> **EXERCISE REQUIREMENTS**:
Here the job is to restate every entry word for word.

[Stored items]
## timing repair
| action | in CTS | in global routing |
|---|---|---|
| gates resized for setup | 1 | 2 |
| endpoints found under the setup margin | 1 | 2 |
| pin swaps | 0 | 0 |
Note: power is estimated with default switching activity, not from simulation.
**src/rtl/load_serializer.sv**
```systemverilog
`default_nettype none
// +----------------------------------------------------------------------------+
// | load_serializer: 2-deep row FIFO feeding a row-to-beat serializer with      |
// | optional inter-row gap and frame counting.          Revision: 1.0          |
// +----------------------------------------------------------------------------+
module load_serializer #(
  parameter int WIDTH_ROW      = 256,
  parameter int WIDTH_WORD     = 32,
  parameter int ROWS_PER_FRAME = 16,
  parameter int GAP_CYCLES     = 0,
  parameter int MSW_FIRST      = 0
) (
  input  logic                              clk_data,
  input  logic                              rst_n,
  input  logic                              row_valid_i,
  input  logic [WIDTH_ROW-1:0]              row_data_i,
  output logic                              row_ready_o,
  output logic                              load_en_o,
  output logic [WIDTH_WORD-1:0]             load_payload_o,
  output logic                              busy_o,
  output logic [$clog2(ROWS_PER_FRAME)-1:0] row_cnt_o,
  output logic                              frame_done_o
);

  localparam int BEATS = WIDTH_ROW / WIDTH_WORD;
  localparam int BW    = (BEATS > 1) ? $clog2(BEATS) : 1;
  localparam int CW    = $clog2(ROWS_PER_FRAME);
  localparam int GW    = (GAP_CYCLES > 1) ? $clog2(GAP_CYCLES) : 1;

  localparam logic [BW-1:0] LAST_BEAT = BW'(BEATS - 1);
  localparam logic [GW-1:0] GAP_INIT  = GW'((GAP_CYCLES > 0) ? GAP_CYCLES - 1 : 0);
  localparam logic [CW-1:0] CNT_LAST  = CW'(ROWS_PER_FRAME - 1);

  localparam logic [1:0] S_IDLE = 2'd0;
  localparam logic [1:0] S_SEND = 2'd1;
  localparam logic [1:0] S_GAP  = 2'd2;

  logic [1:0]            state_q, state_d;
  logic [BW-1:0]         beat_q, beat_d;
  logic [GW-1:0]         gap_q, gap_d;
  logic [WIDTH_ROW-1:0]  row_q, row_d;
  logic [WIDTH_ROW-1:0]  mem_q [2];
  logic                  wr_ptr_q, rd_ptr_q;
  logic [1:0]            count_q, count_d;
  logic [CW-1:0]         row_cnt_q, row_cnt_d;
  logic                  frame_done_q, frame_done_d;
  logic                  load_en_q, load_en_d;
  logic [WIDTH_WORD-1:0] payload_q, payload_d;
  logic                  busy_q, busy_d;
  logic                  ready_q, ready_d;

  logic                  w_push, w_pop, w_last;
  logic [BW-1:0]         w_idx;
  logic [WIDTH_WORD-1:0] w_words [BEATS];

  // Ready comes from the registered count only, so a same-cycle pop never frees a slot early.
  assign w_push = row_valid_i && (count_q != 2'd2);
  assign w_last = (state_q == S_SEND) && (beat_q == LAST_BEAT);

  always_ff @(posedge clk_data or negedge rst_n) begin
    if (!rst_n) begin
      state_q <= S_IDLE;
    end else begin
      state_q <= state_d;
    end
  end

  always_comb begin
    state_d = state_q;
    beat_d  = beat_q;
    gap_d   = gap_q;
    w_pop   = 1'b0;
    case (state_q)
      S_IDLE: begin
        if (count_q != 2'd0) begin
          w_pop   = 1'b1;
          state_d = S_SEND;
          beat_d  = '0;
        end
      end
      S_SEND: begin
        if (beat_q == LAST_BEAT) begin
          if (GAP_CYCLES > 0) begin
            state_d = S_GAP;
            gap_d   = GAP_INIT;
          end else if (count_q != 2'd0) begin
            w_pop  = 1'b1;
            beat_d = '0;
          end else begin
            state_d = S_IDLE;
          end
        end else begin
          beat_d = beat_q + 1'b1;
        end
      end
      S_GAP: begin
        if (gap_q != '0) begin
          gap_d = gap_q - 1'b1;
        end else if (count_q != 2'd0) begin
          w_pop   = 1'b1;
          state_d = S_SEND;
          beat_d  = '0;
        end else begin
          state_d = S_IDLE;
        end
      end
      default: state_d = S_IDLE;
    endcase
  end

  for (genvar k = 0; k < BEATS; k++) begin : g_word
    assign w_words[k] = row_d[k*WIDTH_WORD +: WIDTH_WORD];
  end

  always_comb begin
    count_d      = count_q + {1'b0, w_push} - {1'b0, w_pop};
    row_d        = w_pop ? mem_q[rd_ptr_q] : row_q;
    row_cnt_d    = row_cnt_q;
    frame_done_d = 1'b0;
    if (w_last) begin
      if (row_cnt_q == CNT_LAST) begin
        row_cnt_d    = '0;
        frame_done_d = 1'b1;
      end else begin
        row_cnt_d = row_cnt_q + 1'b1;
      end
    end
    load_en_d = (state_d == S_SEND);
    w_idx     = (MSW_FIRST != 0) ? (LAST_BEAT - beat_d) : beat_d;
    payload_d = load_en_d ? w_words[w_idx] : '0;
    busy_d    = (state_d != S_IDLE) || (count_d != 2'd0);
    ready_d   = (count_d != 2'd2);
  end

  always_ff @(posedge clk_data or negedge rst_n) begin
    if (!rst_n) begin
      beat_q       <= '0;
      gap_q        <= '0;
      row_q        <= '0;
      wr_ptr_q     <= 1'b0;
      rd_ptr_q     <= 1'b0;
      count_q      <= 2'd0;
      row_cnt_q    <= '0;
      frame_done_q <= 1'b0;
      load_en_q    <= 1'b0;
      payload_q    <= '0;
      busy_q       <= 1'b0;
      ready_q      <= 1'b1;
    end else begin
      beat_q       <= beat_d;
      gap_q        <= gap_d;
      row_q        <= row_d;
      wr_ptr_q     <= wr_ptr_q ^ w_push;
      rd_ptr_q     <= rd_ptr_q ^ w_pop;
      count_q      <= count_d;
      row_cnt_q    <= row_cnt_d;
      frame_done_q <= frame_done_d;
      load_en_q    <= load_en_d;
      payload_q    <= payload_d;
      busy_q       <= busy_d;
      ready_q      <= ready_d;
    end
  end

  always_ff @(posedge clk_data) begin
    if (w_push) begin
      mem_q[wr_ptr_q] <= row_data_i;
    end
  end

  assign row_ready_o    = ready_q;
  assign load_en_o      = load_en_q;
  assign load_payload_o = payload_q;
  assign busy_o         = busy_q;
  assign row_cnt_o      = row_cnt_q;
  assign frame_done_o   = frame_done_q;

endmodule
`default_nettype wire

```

> **RESPONSE AREA**:
## timing repair
| action | in CTS | in global routing |
|---|---|---|
| gates resized for setup | 1 | 2 |
| endpoints found under the setup margin | 1 | 2 |
| pin swaps | 0 | 0 |
Note: power is estimated with default switching activity, not from simulation.
**src/rtl/load_serializer.sv**
```systemverilog
`default_nettype none
// +----------------------------------------------------------------------------+
// | load_serializer: 2-deep row FIFO feeding a row-to-beat serializer with      |
// | optional inter-row gap and frame counting.          Revision: 1.0          |
// +----------------------------------------------------------------------------+
module load_serializer #(
  parameter int WIDTH_ROW      = 256,
  parameter int WIDTH_WORD     = 32,
  parameter int ROWS_PER_FRAME = 16,
  parameter int GAP_CYCLES     = 0,
  parameter int MSW_FIRST      = 0
) (
  input  logic                              clk_data,
  input  logic                              rst_n,
  input  logic                              row_valid_i,
  input  logic [WIDTH_ROW-1:0]              row_data_i,
  output logic                              row_ready_o,
  output logic                              load_en_o,
  output logic [WIDTH_WORD-1:0]             load_payload_o,
  output logic                              busy_o,
  output logic [$clog2(ROWS_PER_FRAME)-1:0] row_cnt_o,
  output logic                              frame_done_o
);

  localparam int BEATS = WIDTH_ROW / WIDTH_WORD;
  localparam int BW    = (BEATS > 1) ? $clog2(BEATS) : 1;
  localparam int CW    = $clog2(ROWS_PER_FRAME);
  localparam int GW    = (GAP_CYCLES > 1) ? $clog2(GAP_CYCLES) : 1;

  localparam logic [BW-1:0] LAST_BEAT = BW'(BEATS - 1);
  localparam logic [GW-1:0] GAP_INIT  = GW'((GAP_CYCLES > 0) ? GAP_CYCLES - 1 : 0);
  localparam logic [CW-1:0] CNT_LAST  = CW'(ROWS_PER_FRAME - 1);

  localparam logic [1:0] S_IDLE = 2'd0;
  localparam logic [1:0] S_SEND = 2'd1;
  localparam logic [1:0] S_GAP  = 2'd2;

  logic [1:0]            state_q, state_d;
  logic [BW-1:0]         beat_q, beat_d;
  logic [GW-1:0]         gap_q, gap_d;
  logic [WIDTH_ROW-1:0]  row_q, row_d;
  logic [WIDTH_ROW-1:0]  mem_q [2];
  logic                  wr_ptr_q, rd_ptr_q;
  logic [1:0]            count_q, count_d;
  logic [CW-1:0]         row_cnt_q, row_cnt_d;
  logic                  frame_done_q, frame_done_d;
  logic                  load_en_q, load_en_d;
  logic [WIDTH_WORD-1:0] payload_q, payload_d;
  logic                  busy_q, busy_d;
  logic                  ready_q, ready_d;

  logic                  w_push, w_pop, w_last;
  logic [BW-1:0]         w_idx;
  logic [WIDTH_WORD-1:0] w_words [BEATS];

  // Ready comes from the registered count only, so a same-cycle pop never frees a slot early.
  assign w_push = row_valid_i && (count_q != 2'd2);
  assign w_last = (state_q == S_SEND) && (beat_q == LAST_BEAT);

  always_ff @(posedge clk_data or negedge rst_n) begin
    if (!rst_n) begin
      state_q <= S_IDLE;
    end else begin
      state_q <= state_d;
    end
  end

  always_comb begin
    state_d = state_q;
    beat_d  = beat_q;
    gap_d   = gap_q;
    w_pop   = 1'b0;
    case (state_q)
      S_IDLE: begin
        if (count_q != 2'd0) begin
          w_pop   = 1'b1;
          state_d = S_SEND;
          beat_d  = '0;
        end
      end
      S_SEND: begin
        if (beat_q == LAST_BEAT) begin
          if (GAP_CYCLES > 0) begin
            state_d = S_GAP;
            gap_d   = GAP_INIT;
          end else if (count_q != 2'd0) begin
            w_pop  = 1'b1;
            beat_d = '0;
          end else begin
            state_d = S_IDLE;
          end
        end else begin
          beat_d = beat_q + 1'b1;
        end
      end
      S_GAP: begin
        if (gap_q != '0) begin
          gap_d = gap_q - 1'b1;
        end else if (count_q != 2'd0) begin
          w_pop   = 1'b1;
          state_d = S_SEND;
          beat_d  = '0;
        end else begin
          state_d = S_IDLE;
        end
      end
      default: state_d = S_IDLE;
    endcase
  end

  for (genvar k = 0; k < BEATS; k++) begin : g_word
    assign w_words[k] = row_d[k*WIDTH_WORD +: WIDTH_WORD];
  end

  always_comb begin
    count_d      = count_q + {1'b0, w_push} - {1'b0, w_pop};
    row_d        = w_pop ? mem_q[rd_ptr_q] : row_q;
    row_cnt_d    = row_cnt_q;
    frame_done_d = 1'b0;
    if (w_last) begin
      if (row_cnt_q == CNT_LAST) begin
        row_cnt_d    = '0;
        frame_done_d = 1'b1;
      end else begin
        row_cnt_d = row_cnt_q + 1'b1;
      end
    end
    load_en_d = (state_d == S_SEND);
    w_idx     = (MSW_FIRST != 0) ? (LAST_BEAT - beat_d) : beat_d;
    payload_d = load_en_d ? w_words[w_idx] : '0;
    busy_d    = (state_d != S_IDLE) || (count_d != 2'd0);
    ready_d   = (count_d != 2'd2);
  end

  always_ff @(posedge clk_data or negedge rst_n) begin
    if (!rst_n) begin
      beat_q       <= '0;
      gap_q        <= '0;
      row_q        <= '0;
      wr_ptr_q     <= 1'b0;
      rd_ptr_q     <= 1'b0;
      count_q      <= 2'd0;
      row_cnt_q    <= '0;
      frame_done_q <= 1'b0;
      load_en_q    <= 1'b0;
      payload_q    <= '0;
      busy_q       <= 1'b0;
      ready_q      <= 1'b1;
    end else begin
      beat_q       <= beat_d;
      gap_q        <= gap_d;
      row_q        <= row_d;
      wr_ptr_q     <= wr_ptr_q ^ w_push;
      rd_ptr_q     <= rd_ptr_q ^ w_pop;
      count_q      <= count_d;
      row_cnt_q    <= row_cnt_d;
      frame_done_q <= frame_done_d;
      load_en_q    <= load_en_d;
      payload_q    <= payload_d;
      busy_q       <= busy_d;
      ready_q      <= ready_d;
    end
  end

  always_ff @(posedge clk_data) begin
    if (w_push) begin
      mem_q[wr_ptr_q] <= row_data_i;
    end
  end

  assign row_ready_o    = ready_q;
  assign load_en_o      = load_en_q;
  assign load_payload_o = payload_q;
  assign busy_o         = busy_q;
  assign row_cnt_o      = row_cnt_q;
  assign frame_done_o   = frame_done_q;

endmodule
`default_nettype wire

```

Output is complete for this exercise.